Tougher yet was yet to come. He spied on Banjo the Honey Bear and Kazooie the Breegull on the Isle O’Hags as part of an agreement reached between Bowser and an ally, the witch Grunty Winkybunion. The bear and bird had defeated, almost single-handedly, the Gruntling army and defeated the witch twice. The witch was sick of the humiliation and the Koopas were afraid that the duo might have turned their attention Kingdom-bound.

There was some strange element in the soil in Spiral Mountain, the part of the isle where the duo lived, that caused vegetables to gain semi-sentience and grow to monstrous heights. A hole had been created by the KBT as a protection against them.

Telg was attacked by one such vegetable – an eight-foot tall carrot. He ran to the hole to protect himself from it – as ridiculous as it already seemed, the hole opened up beneath him, and he was pulled to the planet of Zolott, landing in a great desert traversed by human slave traders known as the Tullabanarigans.

He was captured by one such slave train, sent to the heavily fortified city of Tullabanariga, and sold into slavery by the name he became known as – “Tob”, an acronym for “stupid turtle-thing”.

After months of horrible treatment, he was able to escape through the sewers after his owner died. Unfortunately, his luck seemed to be elsewhere as he ran straight into another slave train.

 

One night, along its journey back to the city, it stopped atop a dune as it found on the strange, vacuum world, a Yoshi, a member of the lizard-like race of Tob’s homeworld. In the morning, when the Yoshi awoke, the Koopa found himself wrapped around by its prehensile tongue. He pleaded with the Yoshi to let him free and not to eat him in return for his help and advice about what was about to happen. When the Yoshi introduced himself, he was taken aback – it was none other than Dyluck Thanatos Yoshi von Kippo, a.k.a. Lich. He was the Guardian of the Cyan Arc, a powerful and ancient Boomerang of Light. Tob had been designated by his superiors to investigate the Yoshi after he had come to the country and stolen one of Bowser’s teeth – straight from his mouth. Tob knew that it would be pointless to arrest the Yoshi and rather detrimental to both of them, so the two formed a friendship quickly, particularly as they were sold to the same person.

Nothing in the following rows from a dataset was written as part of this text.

$ cat src/rtl/product_accumulator.sv
// Sums LEN consecutive multiplier products into one W-bit result; out_valid rises the cycle after the LEN-th accept.
// Backpressure: in_ready only in ACCUM; the result is held in DONE until out_ready, with no new products taken.
module product_accumulator #(
  parameter int n   = 4,
  parameter int LEN = 4,
  parameter int G   = 4
) (
  input  logic             clk,
  input  logic             rst,
  input  logic             start,
  input  logic             in_valid,
  output logic             in_ready,
  input  logic [2*n-1:0]   prod,
  output logic [2*n+G-1:0] acc_out,
  output logic             out_valid,
  input  logic             out_ready,
  output logic             busy,
  output logic             overflow
);

  localparam int W  = 2*n + G;
  localparam int CW = $clog2(LEN + 1);
  localparam logic [CW-1:0] LAST = CW'(LEN - 1);

  typedef enum logic [1:0] {
    IDLE  = 2'd0,
    ACCUM = 2'd1,
    DONE  = 2'd2
  } state_t;

  state_t        state;
  state_t        state_nxt;
  logic [CW-1:0] count;
  logic          accept;
  logic          last_accept;
  logic [W:0]    sum;

  assign accept      = in_valid & in_ready;
  assign last_accept = accept & (count == LAST);
  // One extra bit on the adder captures the carry out of the W-bit accumulator.
  assign sum         = {1'b0, acc_out} + {{(G+1){1'b0}}, prod};

  always_ff @(posedge clk) begin
    if (rst) state <= IDLE;
    else     state <= state_nxt;
  end

  always_comb begin
    state_nxt = state;
    case (state)
      IDLE:    if (start)       state_nxt = ACCUM;
      ACCUM:   if (last_accept) state_nxt = DONE;
      DONE:    if (out_ready)   state_nxt = IDLE;
      default:                  state_nxt = IDLE;
    endcase
  end

  always_comb begin
    in_ready  = (state == ACCUM);
    out_valid = (state == DONE);
    busy      = (state != IDLE);
  end

  // acc_out and overflow keep the last result through IDLE until the next start.
  always_ff @(posedge clk) begin
    if (rst) begin
      acc_out  <= '0;
      count    <= '0;
      overflow <= 1'b0;
    end else if (state == IDLE && start) begin
      acc_out  <= '0;
      count    <= '0;
      overflow <= 1'b0;
    end else if (accept) begin
      acc_out  <= sum[W-1:0];
      count    <= count + CW'(1);
      overflow <= overflow | sum[W];
    end
  end

endmodule
### config.mk
export PLATFORM = sky130hd
export DESIGN_NAME = dsp_dot_sequencer_flat
export DESIGN_NICKNAME = d
export VERILOG_FILES = /design/src/rtl/dsp_dot_sequencer_if.sv /design/src/rtl/dsp_dot_sequencer.sv /design/src/flat_wrapper.sv
export SDC_FILE = /design/constraint.sdc
export NUM_CORES = 1
export LEC_CHECK = 0
export CORE_ASPECT_RATIO = 0.75
export CORE_MARGIN = 4
export CORE_UTILIZATION = 24
export DETAILED_ROUTE_END_ITERATION = 7
export GPL_ROUTABILITY_DRIVEN = 1
export PLACE_DENSITY_LB_ADDON = 0.15
export SYNTH_ARGS = -nofsm -noshare
export SYNTH_HDL_FRONTEND = slang
export SYNTH_SLANG_ARGS = --single-unit
### constraint.sdc
create_clock -name clk -period 3.3 [get_ports clk]
set_input_delay 0.495 -clock clk [delete_from_list [all_inputs] [get_ports clk]]
set_output_delay 0.495 -clock clk [all_outputs]
set_load 0.05 [all_outputs]
[config.mk]
export PLATFORM = sky130hd
export DESIGN_NAME = shufflenet_stage_scheduler_flat
export DESIGN_NICKNAME = d
export VERILOG_FILES = /design/src/rtl/shufflenet_sched_pkg.sv /design/src/rtl/shufflenet_sched_if.sv /design/src/rtl/sched_delay_line.sv /design/src/rtl/shufflenet_stage_scheduler.sv /design/src/flat_wrapper.sv
export SDC_FILE = /design/constraint.sdc
export NUM_CORES = 1
export LEC_CHECK = 0
export ABC_CLOCK_PERIOD_IN_PS = 5490
export CORE_MARGIN = 3
export CORE_UTILIZATION = 52
export DETAILED_ROUTE_END_ITERATION = 10
export HOLD_SLACK_MARGIN = 0.15
export MAX_ROUTING_LAYER = met4
export PLACE_DENSITY_LB_ADDON = 0.12
export SLEW_MARGIN = 20
export SYNTH_ARGS = -nofsm -noshare
export SYNTH_HDL_FRONTEND = slang
export SYNTH_SLANG_ARGS = --single-unit
[constraint.sdc]
create_clock -name clk -period 5.49 [get_ports clk]
set_input_delay 1.3725 -clock clk [delete_from_list [all_inputs] [get_ports clk]]
set_output_delay 1.3725 -clock clk [all_outputs]
set_load 0.02 [all_outputs]
===== config.mk =====
export PLATFORM = sky130hd
export DESIGN_NAME = pipeline_run_ctrl
export DESIGN_NICKNAME = d
export VERILOG_FILES = /design/src/rtl/pipeline_run_ctrl.sv
export SDC_FILE = /design/constraint.sdc
export NUM_CORES = 1
export LEC_CHECK = 0
export ABC_AREA = 1
export CAP_MARGIN = 25
export CORE_AREA = 5 5 86 88
export CTS_CLUSTER_SIZE = 30
export DETAILED_ROUTE_END_ITERATION = 10
export DIE_AREA = 0 0 91 93
export GPL_ROUTABILITY_DRIVEN = 0
export PLACE_DENSITY = 0.78
export SKIP_LAST_GASP = 1
export SLEW_MARGIN = 10
export SYNTH_ARGS = -nofsm -noshare
export SYNTH_HDL_FRONTEND = slang
export SYNTH_SLANG_ARGS = --single-unit

===== constraint.sdc =====
create_clock -name clk -period 2 [get_ports clk]
set_input_delay 0.3 -clock clk [delete_from_list [all_inputs] [get_ports clk]]
set_output_delay 0.3 -clock clk [all_outputs]
set_load 0.005 [all_outputs]

===== src/rtl/pipeline_run_ctrl.sv =====
// Run/debug sequencer for the 5-stage MIPS pipeline.
// Produces the global advance enable `go` and supports free-run, single-step
// and PC-breakpoint modes. It also latches the syscall-0xA termination,
// conditions the raw board buttons, and counts the cycles the pipeline advanced.
module pipeline_run_ctrl #(
  parameter int PC_W     = 12,
  parameter int CNT_W    = 32,
  parameter int DEBOUNCE = 16,
  parameter bit AUTO_RUN = 1'b1
) (
  input  logic             clk,
  input  logic             rst,
  input  logic [1:0]       run_mode,
  input  logic             step_btn,
  input  logic             resume_btn,
  input  logic             bp_enable,
  input  logic [PC_W-1:0]  bp_addr,
  input  logic [PC_W-1:0]  pc,
  input  logic             syscall_halt,
  output logic             go,
  output logic [2:0]       state,
  output logic [1:0]       halt_reason,
  output logic [CNT_W-1:0] adv_count
);

  typedef enum logic [2:0] {
    S_RUN      = 3'd0,
    S_PAUSE    = 3'd1,
    S_STEP     = 3'd2,
    S_BP_HALT  = 3'd3,
    S_SYS_HALT = 3'd4
  } state_t;

  localparam int              DB_W    = $clog2(DEBOUNCE);
  localparam logic [DB_W-1:0] DB_LAST = DB_W'(DEBOUNCE - 1);

  // Bit 0 carries the step button, bit 1 the resume button.
  logic [1:0]      raw_btn;
  logic [1:0]      meta_p0;
  logic [1:0]      sync_p1;
  logic [1:0]      clean_lvl;
  logic [1:0]      db_last;
  logic [1:0]      rise;
  logic [DB_W-1:0] db_cnt [2];
  logic            step_p;
  logic            resume_p;

  state_t           state_q;
  state_t           state_nxt;
  logic [1:0]       reason_q;
  logic             bp_skip;
  logic             bp_hit;
  logic             bp_leave;
  logic             mode_ss;
  logic             mode_bp;
  logic [CNT_W-1:0] adv_q;

  // Saturating increment: the count sticks at all-ones instead of wrapping.
  function automatic logic [CNT_W-1:0] sat_inc(input logic [CNT_W-1:0] v);
    return (&v) ? v : v + CNT_W'(1);
  endfunction

  // Display code for the reason the pipeline is (or is not) stopped.
  function automatic logic [1:0] reason_of(input state_t s);
    case (s)
      S_RUN:              return 2'b00;
      S_PAUSE, S_STEP:    return 2'b01;
      S_BP_HALT:          return 2'b10;
      default:            return 2'b11;
    endcase
  endfunction

  assign raw_btn  = {resume_btn, step_btn};
  assign db_last  = {db_cnt[1] == DB_LAST, db_cnt[0] == DB_LAST};
  // The pulse marks the cycle in which a rising clean level is accepted.
  assign rise     = ~clean_lvl & sync_p1 & db_last;
  assign step_p   = rise[0];
  assign resume_p = rise[1];

  // Stage p0 -> p1: two-flop synchronizer, then the debounce counter that
  // only flips the clean level after DEBOUNCE consecutive differing samples.
  always_ff @(posedge clk) begin
    if (rst) begin
      meta_p0   <= '0;
      sync_p1   <= '0;
      clean_lvl <= '0;
      db_cnt[0] <= '0;
      db_cnt[1] <= '0;
    end else begin
      meta_p0 <= raw_btn;
      sync_p1 <= meta_p0;
      for (int i = 0; i < 2; i++) begin
        if (sync_p1[i] == clean_lvl[i]) begin
          db_cnt[i] <= '0;
        end else if (db_last[i]) begin
          clean_lvl[i] <= sync_p1[i];
          db_cnt[i]    <= '0;
        end else begin
          db_cnt[i] <= db_cnt[i] + DB_W'(1);
        end
      end
    end
  end

  assign mode_ss  = (run_mode == 2'b01);
  assign mode_bp  = (run_mode == 2'b10);
  assign bp_hit   = bp_enable && mode_bp && (pc == bp_addr) && !bp_skip;
  // Combinational so the pipeline freezes in the very cycle a halt condition appears.
  assign go       = ((state_q == S_RUN) || (state_q == S_STEP)) && !syscall_halt && !bp_hit;
  assign bp_leave = (state_q == S_BP_HALT) && !syscall_halt && (resume_p || step_p);

  // Next-state selection; syscall termination has priority over everything else.
  always_comb begin
    state_nxt = state_q;
    if (syscall_halt) begin
      state_nxt = S_SYS_HALT;
    end else begin
      case (state_q)
        S_RUN: begin
          if (bp_hit)       state_nxt = S_BP_HALT;
          else if (mode_ss) state_nxt = S_PAUSE;
        end
        S_STEP: begin
          if (bp_hit) state_nxt = S_BP_HALT;
          else        state_nxt = S_PAUSE;
        end
        S_PAUSE: begin
          if (resume_p && !mode_ss) state_nxt = S_RUN;
          else if (step_p)          state_nxt = S_STEP;
        end
        S_BP_HALT: begin
          if (resume_p)    state_nxt = S_RUN;
          else if (step_p) state_nxt = S_STEP;
        end
        S_SYS_HALT: state_nxt = S_SYS_HALT;
        default:    state_nxt = S_PAUSE;
      endcase
    end
  end

  // FSM register with registered halt reason, breakpoint skip flag and advance count.
  always_ff @(posedge clk) begin
    if (rst) begin
      state_q  <= AUTO_RUN ? S_RUN : S_PAUSE;
      reason_q <= AUTO_RUN ? 2'b00 : 2'b01;
      bp_skip  <= 1'b0;
      adv_q    <= '0;
    end else begin
      state_q  <= state_nxt;
      reason_q <= reason_of(state_nxt);
      // Leaving the breakpoint must not re-trigger on the PC we are parked on.
      if (bp_leave)            bp_skip <= 1'b1;
      else if (pc != bp_addr)  bp_skip <= 1'b0;
      if (go) adv_q <= sat_inc(adv_q);
    end
  end

  assign state       = state_q;
  assign halt_reason = reason_q;
  assign adv_count   = adv_q;

endmodule
[config.mk]
export PLATFORM = sky130hd
export DESIGN_NAME = imem_loader_flat
export DESIGN_NICKNAME = d
export VERILOG_FILES = /design/src/rtl/imem_pkg.sv /design/src/rtl/imem_loader_if.sv /design/src/rtl/imem_loader_timeout.sv /design/src/rtl/imem_loader.sv /design/src/flat_wrapper.sv
export SDC_FILE = /design/constraint.sdc
export NUM_CORES = 1
export LEC_CHECK = 0
export CORE_UTILIZATION = 30
export CTS_CLUSTER_DIAMETER = 30
export DETAILED_ROUTE_END_ITERATION = 12
export SLEW_MARGIN = 20
export SYNTH_ARGS = -nofsm -noshare
export SYNTH_HDL_FRONTEND = slang
export SYNTH_HIERARCHICAL = 1
export SYNTH_SLANG_ARGS = --single-unit
[constraint.sdc]
create_clock -name clk -period 1.6 [get_ports clk]
set_input_delay 0.32 -clock clk [delete_from_list [all_inputs] [get_ports clk]]
set_output_delay 0.32 -clock clk [all_outputs]
set_load 0.01 [all_outputs]
[src/rtl/imem_pkg.sv]
// Shared definitions for the instruction memory byte-stream loader.
package imem_pkg;

  localparam int IMEM_DATA_W = 16;
  localparam int IMEM_ADDR_W = 4;
  localparam int IMEM_DEPTH  = 16;

  localparam logic [7:0] CSUM_INIT = 8'h00;

  typedef enum logic [2:0] {
    IDLE,
    COUNT,
    HI,
    LO,
    CSUM,
    DONE,
    ERR
  } loader_state_e;

endpackage

[src/rtl/imem_loader_if.sv]
// Byte-stream input handshake plus instruction memory write port.
// The loader uses the master modport; the byte source / memory side uses slave.
interface imem_loader_if
  import imem_pkg::*;
#(
  parameter int ADDR_W = IMEM_ADDR_W,
  parameter int DATA_W = IMEM_DATA_W
);

  logic [7:0]        in_data;
  logic              in_valid;
  logic              in_ready;
  logic              imem_we;
  logic [ADDR_W-1:0] imem_waddr;
  logic [DATA_W-1:0] imem_wdata;

  modport master (
    input  in_data, in_valid,
    output in_ready, imem_we, imem_waddr, imem_wdata
  );

  modport slave (
    output in_data, in_valid,
    input  in_ready, imem_we, imem_waddr, imem_wdata
  );

endinterface
<file path="src/rtl/wb_write_arbiter_if.sv">
// Bus bundle between the ALU/load write sources, decode and the writeback port.
// Signals: alu_* write, ld_* handshake, q_src_* hazard query, register file write.
interface wb_write_arbiter_if #(
  parameter int DEPTH = 4,
  parameter int AW    = 4,
  parameter int DW    = 32
);
  localparam int CW = $clog2(DEPTH) + 1;

  logic          alu_valid;
  logic [AW-1:0] alu_dest;
  logic [DW-1:0] alu_data;

  logic          ld_valid;
  logic          ld_ready;
  logic [AW-1:0] ld_dest;
  logic [DW-1:0] ld_data;

  logic [AW-1:0] q_src_1;
  logic [AW-1:0] q_src_2;
  logic          hazard;
  logic [CW-1:0] fifo_count;

  logic          WB_WB_EN;
  logic [AW-1:0] Dest_wb;
  logic [DW-1:0] dest_wb;

  modport master (
    output alu_valid, alu_dest, alu_data,
    output ld_valid, ld_dest, ld_data,
    output q_src_1, q_src_2,
    input  ld_ready, hazard, fifo_count,
    input  WB_WB_EN, Dest_wb, dest_wb
  );

  modport slave (
    input  alu_valid, alu_dest, alu_data,
    input  ld_valid, ld_dest, ld_data,
    input  q_src_1, q_src_2,
    output ld_ready, hazard, fifo_count,
    output WB_WB_EN, Dest_wb, dest_wb
  );
endinterface

</file>
<file path="src/rtl/wb_write_arbiter.sv">
// Writeback arbiter: merges ALU writes and buffered load writes onto the
// single register file write port, one write per cycle, registered.
// Ports: clk, rst (sync, active high), bus (slave modport):
//   alu_valid/alu_dest/alu_data   ALU write, always accepted
//   ld_valid/ld_ready/ld_dest/ld_data  load write handshake into FIFO
//   q_src_1/q_src_2 -> hazard     live FIFO entry targets a source
//   fifo_count                    occupied FIFO slots (killed included)
//   WB_WB_EN/Dest_wb/dest_wb      registered register file write
module wb_write_arbiter #(
  parameter int DEPTH = 4,
  parameter int AW    = 4,
  parameter int DW    = 32
) (
  input logic              clk,
  input logic              rst,
  wb_write_arbiter_if.slave bus
);
  localparam int PW = $clog2(DEPTH);
  localparam int CW = PW + 1;
  // Register 15 has no storage; writes to it vanish.
  localparam logic [AW-1:0] NOREG = AW'(15);

  logic [AW-1:0] r_dest [DEPTH];
  logic [DW-1:0] r_data [DEPTH];
  logic [DEPTH-1:0] r_live;
  logic [PW-1:0] r_rd;
  logic [PW-1:0] r_wr;
  logic [CW-1:0] r_count;

  logic          r_en;
  logic [AW-1:0] r_wdest;
  logic [DW-1:0] r_wdata;

  logic             w_ready;
  logic             w_push;
  logic             w_alu;
  logic             w_pop;
  logic             w_head_live;
  logic             w_haz;
  logic [DEPTH-1:0] w_live_nxt;

  assign w_ready = !rst && (r_count < CW'(DEPTH));
  assign w_push  = bus.ld_valid && w_ready
                && (bus.ld_dest != NOREG);
  assign w_alu   = bus.alu_valid
                && (bus.alu_dest != NOREG);
  assign w_pop   = !w_alu && (r_count != '0);
  assign w_head_live = r_live[r_rd];

  // A slot's live bit is cleared on pop, so a set
  // bit always means an occupied, unsuperseded entry.
  always_comb begin
    w_haz = 1'b0;
    for (int i = 0; i < DEPTH; i++) begin
      if (r_live[i] &&
          ((r_dest[i] == bus.q_src_1) ||
           (r_dest[i] == bus.q_src_2)))
        w_haz = 1'b1;
    end
  end

  // Kill older entries superseded by this cycle's
  // ALU write; a load pushed now is newer and the
  // push assignment overrides the kill.
  always_comb begin
    w_live_nxt = r_live;
    for (int i = 0; i < DEPTH; i++) begin
      if (w_alu && r_live[i] &&
          (r_dest[i] == bus.alu_dest))
        w_live_nxt[i] = 1'b0;
    end
    if (w_pop)
      w_live_nxt[r_rd] = 1'b0;
    if (w_push)
      w_live_nxt[r_wr] = 1'b1;
  end

  always_ff @(posedge clk) begin
    if (rst) begin
      r_rd    <= '0;
      r_wr    <= '0;
      r_count <= '0;
      r_live  <= '0;
      r_en    <= 1'b0;
      r_wdest <= '0;
      r_wdata <= '0;
    end else begin
      r_live  <= w_live_nxt;
      r_count <= r_count
               + CW'(w_push)
               - CW'(w_pop);
      if (w_push) begin
        r_dest[r_wr] <= bus.ld_dest;
        r_data[r_wr] <= bus.ld_data;
        r_wr <= r_wr + PW'(1);
      end
      if (w_pop)
        r_rd <= r_rd + PW'(1);
      unique case (1'b1)
        w_alu: begin
          r_en    <= 1'b1;
          r_wdest <= bus.alu_dest;
          r_wdata <= bus.alu_data;
        end
        w_pop: begin
          // A killed head still drains its slot
          // but produces no write.
          r_en <= w_head_live;
          if (w_head_live) begin
            r_wdest <= r_dest[r_rd];
            r_wdata <= r_data[r_rd];
          end
        end
        default: r_en <= 1'b0;
      endcase
    end
  end

  assign bus.ld_ready   = w_ready;
  assign bus.hazard     = w_haz;
  assign bus.fifo_count = r_count;
  assign bus.WB_WB_EN   = r_en;
  assign bus.Dest_wb    = r_wdest;
  assign bus.dest_wb    = r_wdata;
endmodule

</file>
<file path="src/flat_wrapper.sv">
// flat-port wrapper written by rule: the top's interface ports become plain ports
module wb_write_arbiter_flat 
#(
  parameter int DEPTH = 4,
  parameter int AW    = 4,
  parameter int DW    = 32
)
  (clk, rst, bus_alu_valid, bus_alu_dest, bus_alu_data, bus_ld_valid, bus_ld_dest, bus_ld_data, bus_q_src_1, bus_q_src_2, bus_ld_ready, bus_hazard, bus_fifo_count, bus_WB_WB_EN, bus_Dest_wb, bus_dest_wb);
  wb_write_arbiter_if #(.DEPTH(DEPTH), .AW(AW), .DW(DW)) bus_i ();
  input logic clk;
  input logic rst;
  input wire logic [$bits(bus_i.alu_valid)-1:0] bus_alu_valid;
  input wire logic [$bits(bus_i.alu_dest)-1:0] bus_alu_dest;
  input wire logic [$bits(bus_i.alu_data)-1:0] bus_alu_data;
  input wire logic [$bits(bus_i.ld_valid)-1:0] bus_ld_valid;
  input wire logic [$bits(bus_i.ld_dest)-1:0] bus_ld_dest;
  input wire logic [$bits(bus_i.ld_data)-1:0] bus_ld_data;
  input wire logic [$bits(bus_i.q_src_1)-1:0] bus_q_src_1;
  input wire logic [$bits(bus_i.q_src_2)-1:0] bus_q_src_2;
  output wire logic [$bits(bus_i.ld_ready)-1:0] bus_ld_ready;
  output wire logic [$bits(bus_i.hazard)-1:0] bus_hazard;
  output wire logic [$bits(bus_i.fifo_count)-1:0] bus_fifo_count;
  output wire logic [$bits(bus_i.WB_WB_EN)-1:0] bus_WB_WB_EN;
  output wire logic [$bits(bus_i.Dest_wb)-1:0] bus_Dest_wb;
  output wire logic [$bits(bus_i.dest_wb)-1:0] bus_dest_wb;
  assign bus_i.alu_valid = bus_alu_valid;
  assign bus_i.alu_dest = bus_alu_dest;
  assign bus_i.alu_data = bus_alu_data;
  assign bus_i.ld_valid = bus_ld_valid;
  assign bus_i.ld_dest = bus_ld_dest;
  assign bus_i.ld_data = bus_ld_data;
  assign bus_i.q_src_1 = bus_q_src_1;
  assign bus_i.q_src_2 = bus_q_src_2;
  assign bus_ld_ready = bus_i.ld_ready;
  assign bus_hazard = bus_i.hazard;
  assign bus_fifo_count = bus_i.fifo_count;
  assign bus_WB_WB_EN = bus_i.WB_WB_EN;
  assign bus_Dest_wb = bus_i.Dest_wb;
  assign bus_dest_wb = bus_i.dest_wb;
  wb_write_arbiter #(.DEPTH(DEPTH), .AW(AW), .DW(DW)) u_core (.clk(clk), .rst(rst), .bus(bus_i));
endmodule
</file>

Also on this crazy planet was Markior. Being close friends with Lich, he picked up his location and his forced labour. Angered by the slavery, he sent his army of Protoss warriors to free them, then in absolute rage, he destroyed Tullabanariga single-handedly. In the rescue party was Lich’s love, Riu, or better known as Dragon. The two were delighted to see each other. However, Ulrezaj, Markior’s nemesis was on Zolott as well, and he sent Dragon mad and began to control her mind. She quickly joined Ulrezaj, Lich devastated by this loss.

Tob sensed this, and realised that his loss could be used to his advantage. He bargained with him – his confidence provided by his medals, he would infiltrate Ulrezaj’s lair and free Dragon. In return, Lich would do what the Gr’tokoru did to him – he would eliminate them, and Tob could have Ket’nalkok.